Non si apprezza a pieno l'importanza di questa decisione se non si considerano insieme le due sentenze, quella di legittimità e quella di merito. Non solo perché senza la prima non vi sarebbe stato modo di procedere sul piano giudiziario. Almeno in Italia. Ma perché è la Corte che ha fornito i riferimenti giuridici, grazie ai quali il giudizio di merito è stato favorevole alla scelta di Englaro.
La decisione della Corte va oltre il caso specifico. Secondo la massima autorità il nostro sistema di norme riconosce già l'autodeterminazione soggettiva in questa materia.
Per renderla effettiva, e dunque per autorizzare chi ha in cura ad operare in tal senso, è sufficiente accertarla. Non solo. Questo è possibile farlo, anche nelle situazioni più delicate e controverse, come è quella del coma vegetativo.
Per ultimo. Le norme sulle quali poggiano la sentenza della Corte, e poi quella di Milano, sono di rango costituzionale, quindi non possono essere disattese o violate da leggi ordinarie.
Cosa dire, allora, dei due anni di discussione in Parlamento, finiti nel nulla, sul testamento biologico?
Colpisce, soprattutto, la strumentalità del conflitto sui valori. Che piega, strumentalizza appunto, la legge ad una concezione etica. A partire dal valore della vita, indisponibile anche - soprattutto? - per chi la incarna. A seguire su cosa è eutanasia e cosa accanimento terapeutico. Su cosa rientra nel diritto soggettivo e cosa nella responsabilità del medico. Etc, etc… E' strumentale, perché ignora le vicende concrete, umane, attorno alle quali pure si accende la contesa. E perché ignora i principi e le norme che vi sono e che potrebbero e dovrebbero orientare l'opera del legislatore.

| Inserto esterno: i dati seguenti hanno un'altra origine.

This design comes from an exercise in tuning for small area, a short achievable clock period and few clock cycles per item on the open sky130 flow, not from production work. No functional check of the RTL was part of any run shown here. Power is estimated from default activity; no workload was simulated.

$ cat flow/flow/run.sh
#!/bin/bash
set -euo pipefail
bash standard.sh "BUFFER_PORTS_ARGS=-buffer_cell sky130_fd_sc_hd__buf_2" finish > flow_make.log 2>&1
$ cat flow/standard.sh
#!/bin/bash
# synth_recipe.tcl (not shown) runs the flow's synth.tcl, then flattens the netlist and writes it again
# the make line also repeats each setting of config.mk as NAME=value (left out here)
make -C /OpenROAD-flow-scripts/flow DESIGN_CONFIG=/design/flow/config.mk WORK_HOME=/design/flow/orfs CLKGATE_MAP_FILE= SYNTH_SCRIPT=/design/flow/synth_recipe.tcl "${@:-finish}"
$ cat flow/constraint.sdc
create_clock -name core_clock -period 6.0 [get_ports {clk}]
set_input_delay 1.2000 -clock core_clock [delete_from_list [all_inputs] [get_ports {clk}]]
set_output_delay 1.2000 -clock core_clock [all_outputs]
set_load 0.01 [all_outputs]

Si è discusso infatti come se fossimo in un vuoto legislativo. Come se le frontiere inedite delle tecnologie e della medicina, ci trovassero del tutto sguarniti. Privi di ogni riferimento, di ogni principio. Invece non è così. Il principio dell'autodeterminazione comprende anche la scelta di non essere sottoposto/a a trattamenti sanitari che non si vogliono. E' garantito dalla Costituzione. E può dare risposta anche a problemi e situazioni fino a ieri impensabili. Basta saper leggere la Carta con gli occhi del presente. E non ossificarla nel passato, per svuotarla.

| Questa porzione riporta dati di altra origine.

What follows belongs to an exercise in optimizing a design on an open flow for small area and a short achievable clock period; a production flow would make more cautious choices. The RTL was checked by simulation tests, not by an equivalence proof against the original design. Power figures rest on the tool's default switching activity, not on a simulated workload.

## noc_router
module noc_router (
    input  logic          clk,
    input  logic          reset,
    output logic          polarity,
    input  logic [324:0]  in_link,     
    output logic [4:0]    in_ready,
    output logic [324:0]  out_link,
    input  logic [4:0]    out_ready
);
    logic [319:0] head_pkt;    
    logic [24:0]  req;         
    logic [24:0]  grant;       
    logic [4:0]   granted;
    always_ff @(posedge clk) begin
        if (reset)
            polarity <= 1'b0;
        else
            polarity <= ~polarity;
    end
    always_comb begin
        granted = '0;
        for (int o = 0; o < 5; o++)
            granted = granted | grant[5*o +: 5];
    end
    noc_input_bank u_in_bank (
        .clk      (clk),
        .reset    (reset),
        .in_link  (in_link),
        .in_ready (in_ready),
        .granted  (granted),
        .head_pkt (head_pkt),
        .req      (req)
    );
    for (genvar o = 0; o < 5; o++) begin : g_out
        noc_output_port #(
            .PORT (o)
        ) u_out (
            .clk       (clk),
            .reset     (reset),
            .head_pkt  (head_pkt),
            .req       (req[5*o +: 5]),
            .grant     (grant[5*o +: 5]),
            .out_ready (out_ready[o]),
            .out_link  (out_link[65*o +: 65])
        );
    end
endmodule
Size: roughly 3,300 cells after synthesis, about 1,300 flip-flops, roughly 40,000 sq um of cells after synthesis.
==> flow/config.mk <==
export PLATFORM = sky130hd
export DESIGN_NAME = noc_router
export DESIGN_NICKNAME = noc_router
export VERILOG_FILES = /design/flow/design.v
export SDC_FILE = /design/flow/constraint.sdc
export NUM_CORES = 4
export LEC_CHECK = 0
export CAP_MARGIN = 10
export CORE_MARGIN = 2
export CORE_UTILIZATION = 55
export CTS_BUF_LIST = sky130_fd_sc_hd__clkbuf_16
export CTS_CLUSTER_DIAMETER = 80
export CTS_CLUSTER_SIZE = 30
export PLACE_DENSITY = 0.7
export SLEW_MARGIN = 10
==> flow/constraint.sdc <==
create_clock -name core_clock -period 10.0 [get_ports {clk}]
set_input_delay 2.0000 -clock core_clock [delete_from_list [all_inputs] [get_ports {clk}]]
set_output_delay 2.0000 -clock core_clock [all_outputs]
set_load 0.01 [all_outputs]
standard.sh (not shown) runs the stock make flow with config.mk's settings and CLKGATE_MAP_FILE= SYNTH_SCRIPT=/design/flow/synth_recipe.tcl, a recipe that flattens the netlist after the stock synthesis.
==> flow/flow/run.sh <==
#!/bin/bash
# Own layout flow: the standard flow, with
#  - the standard flow's synthesis script, but an area-oriented ABC mapping script
#  - small buffers on the ports instead of the clkdlybuf4s50 cells that
#    buffer_ports picks by default
#  - timing repair aiming well past the 10 ns target
# Each tool's output goes to a log file in the work folder.
set -euo pipefail
WORK=$(pwd)
export FLOW_FLOW_DIR=$WORK/flow
{ head -n 1 synth_recipe.tcl; cat flow/abc_override.tcl; tail -n +2 synth_recipe.tcl; } > own_synth.tcl
export BUFFER_PORTS_ARGS="-buffer_cell sky130_fd_sc_hd__buf_1"
# The clock target is 10 ns, so without a margin timing repair never runs;
# ask it to aim for a shorter achieved period
export SETUP_SLACK_MARGIN=5.7
bash standard.sh SYNTH_SCRIPT=$WORK/own_synth.tcl finish > standard_flow.log 2>&1
==> flow/flow/abc_override.tcl <==
# Map with an area-oriented ABC script instead of ORFS's; everything else in
# the synthesis is the standard one
proc abc {args} {
  set i [lsearch -exact $args -script]
  if { $i >= 0 } {
    lset args [expr {$i + 1}] $::env(FLOW_FLOW_DIR)/area.abc
  }
  yosys abc {*}$args
}
==> flow/flow/area.abc <==
&get -n
&st
&dch -f
&nf -a -R 1000
&put
Next try:
- CTS_CLUSTER_SIZE: 30 -> 25
Effect: Area after synthesis stays the same. Utilization climbs by 0.23 points. Clock power climbs by about 5%. Total power climbs by 1.3%. Wire length stays flat. Worst setup slack is about the same.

Ha ragione Umberto Veronesi: della legge si può anche fare a meno. Basta compilare una dichiarazione sulle cure che si vogliono o no ricevere, in caso di perdita della capacità di intendere e volere.
La sentenza di Milano dimostra che si può giudicare nel merito, perfino in assenza di questa carta. Ma se non si vogliono impiegare decenni, carichi di sofferenze, di energie e di risorse, la legge può servire. Se non altro come stimolo ad ognuno/a a mettere nero su bianco qual è la sua scelta. E però, visto il Parlamento che abbiamo, ci dà forza sapere che vi è già modo di far valere una scelta come quella di Eluana Englaro.
«Mia figlia è libera». In queste parole di Beppino Englaro è racchiuso il senso di quello che nei tanti discorsi sulla bioetica si tende a coprire. Libera di morire come avrebbe chiesto, se avesse potuto farlo. Sì, ma non solo questo. Libera, senza aggiunte, specificazioni, contenuti che definiscono e limitano. Libera di essere e pensare da sé. Senza dover ritagliare il senso e l'esperienza della libertà, secondo una concezione imposta dall'alto e dall'esterno della vita e della dignità umana.